Can we determine what sediment sources fed a basin if all we have are the basin samples?

Summary

 

Approach: Non-negative Matrix Factorization

We adopted an approach using non-negative matrix factorization (NMF) of detrital zircon U-Pb age spectra to recover the common source age spectra and relative contributions to sink samples.

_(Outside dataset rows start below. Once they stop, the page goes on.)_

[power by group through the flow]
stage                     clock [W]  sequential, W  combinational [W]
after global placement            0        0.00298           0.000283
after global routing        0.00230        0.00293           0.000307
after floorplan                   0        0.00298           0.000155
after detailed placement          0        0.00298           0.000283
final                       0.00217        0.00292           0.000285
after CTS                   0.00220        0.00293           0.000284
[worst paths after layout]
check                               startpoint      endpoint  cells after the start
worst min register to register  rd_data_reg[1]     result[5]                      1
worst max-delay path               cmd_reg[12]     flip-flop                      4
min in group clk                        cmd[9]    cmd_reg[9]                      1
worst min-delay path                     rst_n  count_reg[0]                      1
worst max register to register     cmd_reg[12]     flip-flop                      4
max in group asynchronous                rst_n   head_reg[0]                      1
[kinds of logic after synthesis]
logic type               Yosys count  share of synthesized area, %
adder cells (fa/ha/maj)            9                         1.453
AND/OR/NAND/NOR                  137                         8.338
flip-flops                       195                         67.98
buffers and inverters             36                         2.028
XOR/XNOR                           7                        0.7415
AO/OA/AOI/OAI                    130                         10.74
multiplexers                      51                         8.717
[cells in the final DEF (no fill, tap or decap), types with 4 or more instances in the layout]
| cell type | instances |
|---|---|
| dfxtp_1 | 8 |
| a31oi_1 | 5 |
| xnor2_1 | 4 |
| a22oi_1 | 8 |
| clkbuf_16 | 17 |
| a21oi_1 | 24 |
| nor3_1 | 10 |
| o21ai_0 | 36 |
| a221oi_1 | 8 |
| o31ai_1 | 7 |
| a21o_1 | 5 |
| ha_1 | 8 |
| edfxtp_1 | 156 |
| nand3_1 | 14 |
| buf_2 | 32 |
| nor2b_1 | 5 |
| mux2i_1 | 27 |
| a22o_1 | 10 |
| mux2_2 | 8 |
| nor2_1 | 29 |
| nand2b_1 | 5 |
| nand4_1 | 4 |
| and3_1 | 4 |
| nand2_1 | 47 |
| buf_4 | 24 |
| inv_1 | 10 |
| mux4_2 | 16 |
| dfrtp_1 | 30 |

NMF was first tested on a synthetic data set comprised of 40 sink samples made of random mixtures of 10 sources. It was then applied to a data set of 24 samples from Late Cretaceous strata exposed in the Book Cliffs of Utah and documented by Bartschi et al. (2018).

Test: Source recovery

Factorization of 40 samples mixed from 10 sources confirmed that we can fully recover the U-Pb age distribution of the sources. We were also able to determine the proportions of each source which contributed to the sink samples.

 
 

Application: Book Cliffs, Utah

Factorization of the 24 samples from the Book Cliffs resulted in identification of 5 sources. Sources have U-Pb distributions comparable with known potential sources. Upsection changes in the proportions of sediment sources track tectonic activity in western North America in the Late Cretaceous.

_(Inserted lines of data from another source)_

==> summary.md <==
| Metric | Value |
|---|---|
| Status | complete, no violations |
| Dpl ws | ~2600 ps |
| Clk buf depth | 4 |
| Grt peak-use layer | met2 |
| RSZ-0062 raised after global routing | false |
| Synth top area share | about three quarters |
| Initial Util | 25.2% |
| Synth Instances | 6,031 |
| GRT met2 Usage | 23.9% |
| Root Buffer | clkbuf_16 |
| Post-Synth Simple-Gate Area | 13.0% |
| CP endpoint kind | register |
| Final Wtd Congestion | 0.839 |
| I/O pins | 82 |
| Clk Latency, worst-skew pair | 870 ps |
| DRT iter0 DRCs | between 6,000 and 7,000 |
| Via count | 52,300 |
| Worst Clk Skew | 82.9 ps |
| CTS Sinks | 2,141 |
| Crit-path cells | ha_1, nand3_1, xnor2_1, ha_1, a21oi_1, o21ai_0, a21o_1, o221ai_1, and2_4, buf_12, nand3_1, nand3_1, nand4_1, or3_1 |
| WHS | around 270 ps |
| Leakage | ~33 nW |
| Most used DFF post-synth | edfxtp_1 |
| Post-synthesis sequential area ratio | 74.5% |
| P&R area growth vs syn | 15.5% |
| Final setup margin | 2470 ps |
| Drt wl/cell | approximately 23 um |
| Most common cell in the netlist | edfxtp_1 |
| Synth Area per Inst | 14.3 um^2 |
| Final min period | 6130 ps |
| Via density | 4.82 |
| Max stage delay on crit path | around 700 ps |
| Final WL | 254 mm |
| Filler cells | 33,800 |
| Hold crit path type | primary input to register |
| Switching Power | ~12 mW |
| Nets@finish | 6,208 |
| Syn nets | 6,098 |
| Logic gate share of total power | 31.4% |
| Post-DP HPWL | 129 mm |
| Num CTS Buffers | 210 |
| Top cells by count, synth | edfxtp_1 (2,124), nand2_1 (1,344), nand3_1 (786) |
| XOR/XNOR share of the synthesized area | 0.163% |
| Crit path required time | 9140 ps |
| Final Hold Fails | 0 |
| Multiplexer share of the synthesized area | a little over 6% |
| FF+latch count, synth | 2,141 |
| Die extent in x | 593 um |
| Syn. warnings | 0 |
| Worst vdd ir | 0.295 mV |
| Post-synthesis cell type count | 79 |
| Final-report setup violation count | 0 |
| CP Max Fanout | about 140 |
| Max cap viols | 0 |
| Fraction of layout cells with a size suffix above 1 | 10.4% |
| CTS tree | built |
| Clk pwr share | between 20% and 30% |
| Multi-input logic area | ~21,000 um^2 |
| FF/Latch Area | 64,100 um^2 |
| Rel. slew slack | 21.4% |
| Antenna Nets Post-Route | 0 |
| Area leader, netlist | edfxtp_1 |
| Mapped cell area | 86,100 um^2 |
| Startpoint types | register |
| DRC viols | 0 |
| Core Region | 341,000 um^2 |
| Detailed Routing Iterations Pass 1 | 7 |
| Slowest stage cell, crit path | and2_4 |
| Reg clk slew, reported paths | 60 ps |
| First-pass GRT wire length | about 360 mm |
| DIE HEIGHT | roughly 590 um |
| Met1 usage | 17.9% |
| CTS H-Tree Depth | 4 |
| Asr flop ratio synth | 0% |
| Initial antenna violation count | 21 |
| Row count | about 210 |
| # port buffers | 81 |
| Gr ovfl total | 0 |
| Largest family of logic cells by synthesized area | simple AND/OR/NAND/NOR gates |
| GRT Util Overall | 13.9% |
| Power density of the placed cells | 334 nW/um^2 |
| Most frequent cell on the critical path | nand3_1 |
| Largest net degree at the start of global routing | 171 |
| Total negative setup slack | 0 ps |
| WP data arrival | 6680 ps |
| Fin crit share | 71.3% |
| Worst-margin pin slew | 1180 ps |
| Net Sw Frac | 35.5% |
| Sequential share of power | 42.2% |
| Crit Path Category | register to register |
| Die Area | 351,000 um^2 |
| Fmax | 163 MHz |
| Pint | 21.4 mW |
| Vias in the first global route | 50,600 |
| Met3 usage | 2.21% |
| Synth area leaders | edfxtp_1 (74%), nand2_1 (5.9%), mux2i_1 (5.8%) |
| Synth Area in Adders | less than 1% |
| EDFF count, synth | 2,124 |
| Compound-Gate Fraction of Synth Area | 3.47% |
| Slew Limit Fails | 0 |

Implications: elucidation of unknown sources

Synthetic data demonstrates that NMF is able to recover the characteristics of source U-Pb spectra based on sink age spectra. The algorithm can also identify the optimum number of sources. Application to the Book Cliffs confirms that factorization yields realistic source spectra, and that changes in source contributions correspond to tectonic events.

NMF presents a unique possibility of characterizing sediment sources even in the absence of direct access to samples of the sediment sources. Its ability to reconstruct sources that are otherwise lost to geologic processes makes it an invaluable tool for tectonic, geomorphic, sedimentological, and stratigraphic research.

 

The software used in this research is accessible at: github.com/kurtsundell/DZnmf

Read on for full details

  1. Testing the method

 
Figure%2B1%2B10S_Complex_sources%2Band%2Breconstructed_KDE_STACKED.jpg
 
 

We tested the algorithm by comparing 10 numerically generated U-Pb data sets with 10 data sets produced by factorization. In this trial we mixed the 10 known “source data sets” in random proportions to produce 40 “sink samples”. We then factorized the 40 sink data sets and were able to recover the initial 10 sources. Comparison of the original (filled) and factorized (white, mirrored) age distributions shows a close correlation. The close correlation between the input and factorized data sets is further quantified using the Kuiper V statistic and cross-correlation coefficient, where identical sample pairs yield values of 0 and 1, respectively.

 

2. How many sources?

 

We apply a segmented linear regression approach to determine the optimum number of sources (the NMF rank) for factorization. Because NMF is intended to provide a low-rank approximation of the input data sets, our criterion is that the optimal number of source samples is the rank above which there is little or no decrease in final residual. This approach is similar to “scree” plots used to determine the number of dimensions for multi-dimensional scaling (Borg and Groenen, 1997; Hair et al., 1998; Steyvers, 2006)

 
Figure+5+reconstructing+number+of+sources_knowns.jpg
 

In order to identify the optimum breakpoint we plotted the final residual versus the rank and ap-plied a segmented linear regression with one break. We assumed that the optimal breakpoint, and therefore the optimal number of sources, will be the point which optimizes the linear fit of both the higher and lower rank segments, and calculated the sum of squared residuals (Draper and Smith, 1998) for each segment.

 

3. Book Cliffs

 

Geologic map of the Book Cliffs region in central Utah. The data used in this study come from Ferron, Rilda, Price, Tuscher, and Thompson canyons.

 
 
 

Segmented linear regression of the final residuals indicates that the optimum number of sources is five.

 
 

Factorization of the Book Cliffs data set to 5 sources confirms two things:

1) It confirms the previous conclusion that the composite data set of Paleozoic strata from the Canadian Passive Margin (A) did not contribute significantly to the basin fill. Of the six potential sources considered by Bartschi et al. (2018), the Canadian Passive margin was the one that is not matched by any of the factorized sources.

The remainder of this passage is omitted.